Colonoscopy is not only a confirmative test for the FIT-positive population but also a primary screening tool for CRC. According to the National Polyp Prevention study, colonoscopic polypectomy reduced CRC-related mortality by 53% [7]. A study of a large prospective cohort comprising nurses and other health-care professionals reported that screening colonoscopy was associated with a 68% reduction in CRC-specific mortality, a 74% reduction in the incidence of distal CRC, and a 27% reduction in the incidence of proximal colon cancer [8]. According to a meta-analysis of observational studies regarding screening colonoscopy, the reduction of CRC incidence and CRC-related mortality is strongly effective for distal CRC and moderately effective for proximal colon cancer [9].

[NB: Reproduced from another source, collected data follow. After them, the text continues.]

===== src/pkg/cic_params.svh =====
// Purpose: offsets, field positions, reset values for core/interrupt config block
// Assumes: word-addressed data space, 16-bit registers
// Notes: offsets are local indices within the block's data-space window
`ifndef CIC_PARAMS_SVH
`define CIC_PARAMS_SVH

`define CIC_ADDR_W 4
`define CIC_OFF_CORE_CONTROL 4'h0
`define CIC_OFF_INT_CONTROL_SECOND 4'h1
`define CIC_OFF_PRIORITY_ADC_SERIAL_TX 4'h2
`define CIC_OFF_PRIORITY_CRC_SERIAL_ERR 4'h3

`define CIC_CORE_LEVEL_BIT 3
`define CIC_CORE_PROGWIN_BIT 2
`define CIC_INTC2_ALTVEC_BIT 15
`define CIC_INTC2_TIMEDBLK_BIT 14
`define CIC_INTC2_EDGE_LSB 0
`define CIC_INTC2_EDGE_MASK 16'h001f
`define CIC_PRIORITY_ADC_SERIAL_TX_MASK 16'h0077
`define CIC_PRIORITY_CRC_SERIAL_ERR_MASK 16'h7770

`define CIC_PRIO_RESET 3'h4
`define CIC_PRIORITY_ADC_SERIAL_TX_ADC_LSB 4
`define CIC_PRIORITY_ADC_SERIAL_TX_TX_LSB 0
`define CIC_PRIORITY_CRC_SERIAL_ERR_CRC_LSB 12
`define CIC_PRIORITY_CRC_SERIAL_ERR_U2E_LSB 8
`define CIC_PRIORITY_CRC_SERIAL_ERR_U1E_LSB 4
`define CIC_LEVEL_SEVEN 4'h7

`endif


===== src/pkg/cic_pkg.sv =====
// Purpose: types shared by the core/interrupt config block
// Assumes: five priority-steered sources, five external edge inputs
// Notes: none
package cic_pkg;
  localparam int CIC_NUM_SRC = 5;
  localparam int CIC_NUM_EXT = 5;
  localparam int CIC_NUM_TRAP = 8;

  typedef logic [2:0] cic_prio_t;
  typedef logic [15:0] cic_word_t;

  typedef struct packed {
    logic rd;
    logic wr;
    logic [3:0] addr;
    cic_word_t wdata;
  } cic_bus_s;

  typedef struct packed {
    logic valid;
    logic is_trap;
    logic [3:0] id;
    cic_prio_t level;
  } cic_req_s;

  typedef enum logic [1:0] {
    CIC_EDGE_IDLE,
    CIC_EDGE_ARMED
  } cic_edge_e;
endpackage : cic_pkg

Although colonoscopy plays a key role in CRC prevention and mortality reduction, national and community-based resources for colonoscopy are limited. Moreover, CRC screening guidelines from the American Cancer Society, US Preventive Services Task Force, and American College of Gastroenterology brought forward the starting age for CRC screening from 50 to 45 years [10-12]. If the same strategy is applied in clinical practice in Korea, the burden of screening colonoscopy will increase in the near future. Therefore, a risk-stratified or individualized approach for CRC prevention would promote efficient use of colonoscopy resources.

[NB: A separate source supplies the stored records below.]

**config.mk**
```make
export PLATFORM = sky130hd
export DESIGN_NAME = counter_timer_card
export DESIGN_NICKNAME = d
export VERILOG_FILES = /design/src/logic/counter_timer_card.v /design/src/logic/count_channel.v
export VERILOG_INCLUDE_DIRS = /design/src /design/src/logic
export SDC_FILE = /design/constraint.sdc
export NUM_CORES = 1
export LEC_CHECK = 0
export ABC_AREA = 1
export BUFFER_PORTS_ARGS = -buffer_cell sky130_fd_sc_hd__buf_2
export CELL_PAD_IN_SITES_DETAIL_PLACEMENT = 0
export CELL_PAD_IN_SITES_GLOBAL_PLACEMENT = 2
export CORE_ASPECT_RATIO = 0.7
export CORE_MARGIN = 3
export CORE_UTILIZATION = 32
export DETAILED_ROUTE_END_ITERATION = 10
export HOLD_SLACK_MARGIN = 0.02
export PLACE_DENSITY = 0.88
export SLEW_MARGIN = 0
export SYNTH_ARGS = -nofsm -noshare
export SYNTH_HDL_FRONTEND = slang
export SYNTH_SLANG_ARGS = --single-unit
```
**constraint.sdc**
```tcl
create_clock -name clk -period 1.98 [get_ports clk]
set_input_delay 0.396 -clock clk [delete_from_list [all_inputs] [get_ports clk]]
set_output_delay 0.396 -clock clk [all_outputs]
set_load 0.03 [all_outputs]
```
**src/logic/ctc_defines.vh**
```
// constants for the three-channel counter/timer card
`ifndef CTC_DEFINES_VH
`define CTC_DEFINES_VH

// ----------------------------------------------------------------------
// i/o port addresses
// ----------------------------------------------------------------------
`define PORT_LOAD0      8'hd8
`define PORT_LOAD1      8'hd9
`define PORT_LOAD2      8'hda
`define PORT_MODE       8'hdb
`define PORT_CTRL0      8'hdc
`define PORT_CTRL1      8'hdd
`define PORT_CTRL2      8'hde
`define PORT_STATUS     8'hdf

// ----------------------------------------------------------------------
// mode register fields
// ----------------------------------------------------------------------
`define MODE_CH_HI      7
`define MODE_CH_LO      6
`define MODE_RL_HI      5
`define MODE_RL_LO      4
`define MODE_MD_HI      3
`define MODE_MD_LO      1
`define MODE_BCD        0
`define RL_LATCH        2'h0
`define RL_LSB          2'h1
`define RL_MSB          2'h2
`define RL_BOTH         2'h3
`define MODE_RST        8'h30

// ----------------------------------------------------------------------
// channel control port fields
// ----------------------------------------------------------------------
`define CTRL_GATE       0
`define CTRL_GPOL       1
`define CTRL_IEN        2
`define CTRL_SEL_HI     6
`define CTRL_SEL_LO     4
`define CTRL_RST        8'h00
`define SEL_SOFT        3'h5
`define SEL_CASCADE     3'h6
`define SEL_EXT         3'h7

// ----------------------------------------------------------------------
// prescaler taps (clock ranges), status layout, count references
// ----------------------------------------------------------------------
`define PRESC_W         16
`define TAP0            3
`define TAP1            6
`define TAP2            9
`define TAP3            12
`define TAP4            15
`define STAT_SPARE_LO   6
`define ZERO_BIN        16'hffff
`define ZERO_BCD        16'h9999
`define COUNT_ONE       16'h0001

`endif

```
**src/logic/counter_timer_card.v**
```verilog
// three-channel counter/timer card: port decode, clock ranges, gating, status
//
// Contract
// RL1: rl=11 channel waits for both preload bytes
// RL2: first byte low half, second byte high
// RL3: counting starts when second byte written
// RL4: channel 1 loads through single port d9
// RL5: mode 0 keeps decrementing past terminal count
// RL6: gate still pauses counting after terminal count
// RL7: latch command gives tear-free count reads
// RL8: software gate bit one enables, zero halts
// RL9: count only while gate at programmed polarity
// RL10: status bits 6,7 show spare inputs
// RL11: status write ones clear matching latches only
// RL12: each channel latch readable as status bit
// RL13: down counting only, zero ffff or 9999
// RL14: event inputs accepted up to 2.5 mhz
// RL15: event from pin or host port read
// RL16: host preloads first use after mode select
// RL17: limit count raises interrupt at terminal count
// RL18: selection 6 cascades previous channel output
// RL19: wrap below zero to ffff or 9999
`timescale 1ns/1ps
`include "ctc_defines.vh"

module counter_timer_card
(
   // clock and reset
   input  wire        clk,
   input  wire        rst,
   // host i/o bus, strobes one cycle wide
   input  wire [7:0]  io_addr,
   input  wire [7:0]  io_wdata,
   input  wire        io_wr,
   input  wire        io_rd,
   output reg  [7:0]  io_rdata,
   // field pins, asynchronous
   input  wire [2:0]  event_in,
   input  wire [2:0]  gate_in,
   input  wire [1:0]  spare_in,
   // channel outputs and interrupt request
   output wire [2:0]  chan_out,
   output reg         int_req
);

   // ----------------------------------------------------------------------
   // pin synchronisers
   // ----------------------------------------------------------------------
   // three stages; a level is accepted once stages two and three agree
   reg  [7:0]  pin_s1_reg;       // first stage, feeds only the second
   reg  [7:0]  pin_s2_reg;       // second stage
   reg  [7:0]  pin_s3_reg;       // third stage
   reg  [7:0]  pin_ok_reg;       // accepted level
   reg  [2:0]  event_prev_reg;   // accepted event level, one cycle old

   wire [7:0]  pin_raw   = {spare_in, gate_in, event_in};
   wire [2:0]  event_ok  = pin_ok_reg[2:0];
   wire [2:0]  gate_ok   = pin_ok_reg[5:3];
   wire [1:0]  spare_ok  = pin_ok_reg[7:6];
   // rising event edge; 2.5 mhz leaves 5 clocks per half period, enough
   // for the 3-stage filter, which also takes levels as short as two clocks
   wire [2:0]  event_edge = event_ok & ~event_prev_reg;          // [RL14]

   always @(posedge clk)
   begin
      if (rst)
      begin
         pin_s1_reg     <= 8'h00;
         pin_s2_reg     <= 8'h00;
         pin_s3_reg     <= 8'h00;
         pin_ok_reg     <= 8'h00;
         event_prev_reg <= 3'h0;
      end
      else
      begin
         pin_s1_reg     <= pin_raw;
         pin_s2_reg     <= pin_s1_reg;
         pin_s3_reg     <= pin_s2_reg;
         // accept each bit only where the later two stages agree
         pin_ok_reg     <= (pin_s2_reg & ~(pin_s2_reg ^ pin_s3_reg))
                         | (pin_ok_reg & (pin_s2_reg ^ pin_s3_reg));
         event_prev_reg <= event_ok;
      end
   end

   // ----------------------------------------------------------------------
   // address decode
   // ----------------------------------------------------------------------
   wire        mode_hit   = (io_addr == `PORT_MODE);
   wire        status_hit = (io_addr == `PORT_STATUS);
   wire [1:0]  mode_ch    = io_wdata[`MODE_CH_HI:`MODE_CH_LO];
   wire [2:0]  load_hit;                  // per-channel load port hit
   wire [2:0]  ctrl_hit;                  // per-channel control port hit
   wire [23:0] rd_bytes;                  // per-channel read bytes

   assign load_hit[0] = (io_addr == `PORT_LOAD0);
   assign load_hit[1] = (io_addr == `PORT_LOAD1);                // [RL4]
   assign load_hit[2] = (io_addr == `PORT_LOAD2);
   assign ctrl_hit[0] = (io_addr == `PORT_CTRL0);
   assign ctrl_hit[1] = (io_addr == `PORT_CTRL1);
   assign ctrl_hit[2] = (io_addr == `PORT_CTRL2);

   // ----------------------------------------------------------------------
   // channel control ports
   // ----------------------------------------------------------------------
   reg  [7:0]  ctrl_mem [0:2];            // gate, polarity, irq enable, range
   integer     ci;

   // control ports are write only; reading one is the software event
   always @(posedge clk)
   begin
      if (rst)
      begin
         for (ci = 0; ci < 3; ci = ci + 1)
            ctrl_mem[ci] <= `CTRL_RST;
      end
      else
      begin
         for (ci = 0; ci < 3; ci = ci + 1)
            if (io_wr && ctrl_hit[ci])
               ctrl_mem[ci] <= io_wdata;
      end
   end

   // ----------------------------------------------------------------------
   // clock range prescaler
   // ----------------------------------------------------------------------
   reg  [`PRESC_W-1:0] presc_reg;         // free running divider
   reg  [2:0]          tc_prev_reg;       // channel outputs, one cycle old

   always @(posedge clk)
   begin
      if (rst)
         presc_reg <= {`PRESC_W{1'b0}};
      else
         presc_reg <= presc_reg + {{(`PRESC_W-1){1'b0}}, 1'b1};
   end

   wire [4:0]  range_tick;                // one pulse per range period
   assign range_tick[0] = &presc_reg[`TAP0:0];
   assign range_tick[1] = &presc_reg[`TAP1:0];
   assign range_tick[2] = &presc_reg[`TAP2:0];
   assign range_tick[3] = &presc_reg[`TAP3:0];
   assign range_tick[4] = &presc_reg[`TAP4:0];

   wire [2:0]  tc_rise = chan_out & ~tc_prev_reg;

   // ----------------------------------------------------------------------
   // per-channel count source, gating and counter
   // ----------------------------------------------------------------------
   genvar g;
   generate
      for (g = 0; g < 3; g = g + 1)
      begin : chan
         wire [2:0] sel = ctrl_mem[g][`CTRL_SEL_HI:`CTRL_SEL_LO];
         // gate level matches the programmed polarity
         wire gate_act  = ctrl_mem[g][`CTRL_GPOL] ? gate_ok[g]
                                                  : ~gate_ok[g];        // [RL9]
         wire enable    = ctrl_mem[g][`CTRL_GATE] & gate_act;           // [RL8]
         reg  tick;

         // count source multiplexer
         always @*
         begin
            case (sel)
               `SEL_SOFT:    tick = io_rd & ctrl_hit[g];                // [RL15]
               `SEL_CASCADE: tick = tc_rise[(g + 2) % 3];               // [RL18]
               `SEL_EXT:     tick = event_edge[g];                      // [RL15]
               3'h0:         tick = range_tick[0];
               3'h1:         tick = range_tick[1];
               3'h2:         tick = range_tick[2];
               3'h3:         tick = range_tick[3];
               3'h4:         tick = range_tick[4];
               default:      tick = 1'b0;
            endcase
         end

         count_channel u_chan
         (
            .clk       (clk),
            .rst       (rst),
            .mode_wr   (io_wr & mode_hit & (mode_ch == g)),
            .load_wr   (io_wr & load_hit[g]),                           // [RL4]
            .rd_strobe (io_rd & load_hit[g]),
            .wr_data   (io_wdata),
            .rd_byte   (rd_bytes[g*8 +: 8]),
            .count_en  (tick & enable),                                 // [RL6]
            .tc_out    (chan_out[g])
         );
      end
   endgenerate

   // ----------------------------------------------------------------------
   // interrupt latches
   // ----------------------------------------------------------------------
   reg  [2:0]  int_latch_reg;             // sticky terminal-count flags
   wire [2:0]  int_en = {ctrl_mem[2][`CTRL_IEN], ctrl_mem[1][`CTRL_IEN],
                         ctrl_mem[0][`CTRL_IEN]};
   wire [2:0]  int_set = tc_rise & int_en;                              // [RL17]
   wire [2:0]  int_clr = (io_wr && status_hit) ? io_wdata[2:0] : 3'h0;

   // a set in the same cycle as its clear wins, so no event is lost
   always @(posedge clk)
   begin
      if (rst)
      begin
         int_latch_reg <= 3'h0;
         tc_prev_reg   <= 3'h0;
         int_req       <= 1'b0;
      end
      else
      begin
         int_latch_reg <= (int_latch_reg & ~int_clr) | int_set;        // [RL11]
         tc_prev_reg   <= chan_out;
         int_req       <= |((int_latch_reg & ~int_clr) | int_set);
      end
   end

   // ----------------------------------------------------------------------
   // read data
   // ----------------------------------------------------------------------
   // answered one cycle after the read strobe, held until the next read
   always @(posedge clk)
   begin
      if (rst)
         io_rdata <= 8'h00;
      else if (io_rd)
      begin
         if (status_hit)
            io_rdata <= {spare_ok, 3'h0, int_latch_reg};          // [RL10] [RL12]
         else if (load_hit[0])
            io_rdata <= rd_bytes[7:0];
         else if (load_hit[1])
            io_rdata <= rd_bytes[15:8];
         else if (load_hit[2])
            io_rdata <= rd_bytes[23:16];
         else
            io_rdata <= 8'h00;
      end
   end

endmodule

```
**src/logic/count_channel.v**
```verilog
// one 16-bit down-counting channel with preload, latch and terminal count
`timescale 1ns/1ps
`include "ctc_defines.vh"

module count_channel
(
   // clock and reset
   input  wire        clk,
   input  wire        rst,
   // host access, already decoded for this channel
   input  wire        mode_wr,
   input  wire        load_wr,
   input  wire        rd_strobe,
   input  wire [7:0]  wr_data,
   output reg  [7:0]  rd_byte,
   // counting
   input  wire        count_en,
   output reg         tc_out
);

   // ----------------------------------------------------------------------
   // state
   // ----------------------------------------------------------------------
   reg  [7:0]  mode_reg;      // rl, mode and bcd fields
   reg  [7:0]  low_byte_reg;  // first preload byte waiting for the second
   reg  [15:0] count_reg;     // live count
   reg  [15:0] latch_reg;     // frozen count for tear-free reads
   reg         latched_reg;   // latch holds a value not yet read out
   reg         armed_reg;     // preload complete, counting allowed
   reg         wr_hi_reg;     // next load byte is the high byte
   reg         rd_hi_reg;     // next read byte is the high byte

   wire [1:0]  rl   = mode_reg[`MODE_RL_HI:`MODE_RL_LO];
   wire        bcd  = mode_reg[`MODE_BCD];
   wire [15:0] src  = latched_reg ? latch_reg : count_reg;

   // ----------------------------------------------------------------------
   // decrement, binary or four bcd digits
   // ----------------------------------------------------------------------
   // a zero count wraps to the zero reference so totalizing keeps going
   function [15:0] dec_count;
      input [15:0] v;
      input        is_bcd;
      reg   [15:0] r;
      reg          borrow;
      integer      i;
      begin
         r      = v;
         borrow = 1'b1;
         if (!is_bcd)
            r = v - `COUNT_ONE;                                   // [RL13] [RL19]
         else
            for (i = 0; i < 4; i = i + 1)
            begin
               if (borrow)
               begin
                  if (v[i*4 +: 4] == 4'h0)
                     r[i*4 +: 4] = 4'h9;                          // [RL19]
                  else
                  begin
                     r[i*4 +: 4] = v[i*4 +: 4] - 4'h1;
                     borrow      = 1'b0;
                  end
               end
            end
         dec_count = r;
      end
   endfunction

   // ----------------------------------------------------------------------
   // read byte select
   // ----------------------------------------------------------------------
   always @*
   begin
      if (rl == `RL_MSB || (rl == `RL_BOTH && rd_hi_reg))
         rd_byte = src[15:8];
      else
         rd_byte = src[7:0];
   end

   // ----------------------------------------------------------------------
   // mode, preload, count and latch
   // ----------------------------------------------------------------------
   always @(posedge clk)
   begin
      if (rst)
      begin
         mode_reg     <= `MODE_RST;
         low_byte_reg <= 8'h00;
         count_reg    <= 16'h0000;
         latch_reg    <= 16'h0000;
         latched_reg  <= 1'b0;
         armed_reg    <= 1'b0;
         wr_hi_reg    <= 1'b0;
         rd_hi_reg    <= 1'b0;
         tc_out       <= 1'b0;
      end
      else
      begin
         // counting first; a load that writes count_reg in the same cycle overrides it below
         if (armed_reg && count_en)
         begin
            count_reg <= dec_count(count_reg, bcd);               // [RL5] [RL6]
            if (count_reg == `COUNT_ONE)
               tc_out <= 1'b1;                                    // [RL17]
         end
         if (mode_wr)
         begin
            if (wr_data[`MODE_RL_HI:`MODE_RL_LO] == `RL_LATCH)
            begin
               // latch command: freeze once, ignore until read out
               if (!latched_reg)
               begin
                  latch_reg   <= count_reg;                       // [RL7]
                  latched_reg <= 1'b1;
               end
               rd_hi_reg <= 1'b0;
            end
            else
            begin
               // new mode: stop until preloaded again
               mode_reg    <= wr_data;
               armed_reg   <= 1'b0;                               // [RL1]
               wr_hi_reg   <= 1'b0;
               rd_hi_reg   <= 1'b0;
               latched_reg <= 1'b0;
               tc_out      <= 1'b0;
            end
         end
         else if (load_wr)
         begin
            case (rl)
               `RL_BOTH:
               begin
                  if (!wr_hi_reg)
                  begin
                     low_byte_reg <= wr_data;                     // [RL2]
                     wr_hi_reg    <= 1'b1;
                     armed_reg    <= 1'b0;                        // [RL1]
                  end
                  else
                  begin
                     count_reg <= {wr_data, low_byte_reg};        // [RL2]
                     wr_hi_reg <= 1'b0;
                     armed_reg <= 1'b1;                           // [RL3]
                     tc_out    <= 1'b0;
                  end
               end
               `RL_MSB:
               begin
                  count_reg <= {wr_data, 8'h00};
                  armed_reg <= 1'b1;
                  tc_out    <= 1'b0;
               end
               default:
               begin
                  count_reg <= {8'h00, wr_data};
                  armed_reg <= 1'b1;
                  tc_out    <= 1'b0;
               end
            endcase
         end
         else if (rd_strobe)
         begin
            // the latch lets go after its last byte has been read
            if (rl == `RL_BOTH)
            begin
               rd_hi_reg <= ~rd_hi_reg;
               if (rd_hi_reg)
                  latched_reg <= 1'b0;                            // [RL7]
            end
            else
               latched_reg <= 1'b0;
         end
      end
   end

endmodule

```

Yang et al. [13] developed a risk score model using logistic regression (LR) for multiple clinical and laboratory indicators to predict advanced colorectal neoplasia (ACRN), a surrogate marker of CRC in CRC prevention and surveillance studies. Although their risk scoring model showed the association of risk categorization with ACRN prevalence, it is complex to use in clinical practice and shows limited sensitivity [13]. Subsequently, the same group investigated whether a deep-learning model is a better predictor of the risk of ACRN in asymptomatic adults than their previous LR risk score model and reported the results in this issue of the Korean Journal of Internal Medicine [14]. This study used the same dataset as the previous LR model [13] and the same 26 variables to develop a deep neural network (DNN). These variables include a set of clinical and environmental risk factors of CRC [15] and a group of laboratory variables (serum glucose, glycated hemoglobin, blood lipid profile, serum insulin, high-sensitivity C-reactive protein, complete blood cell count, serum ferritin, and serum carcinoembryonic antigen). Their DNN model showed significantly improved performance compared with the LR model based on the area under the curve (AUC). However, the difference in AUC between the DNN and LR models is small (AUC of DNN = 0.760 vs. AUC of LR model = 0.724), and an AUC of 0.7 to 0.8 is generally considered ‘fair’ diagnostic performance. Therefore, the current DNN model may not be acceptable for deciding whether to perform screening colonoscopy for a particular individual.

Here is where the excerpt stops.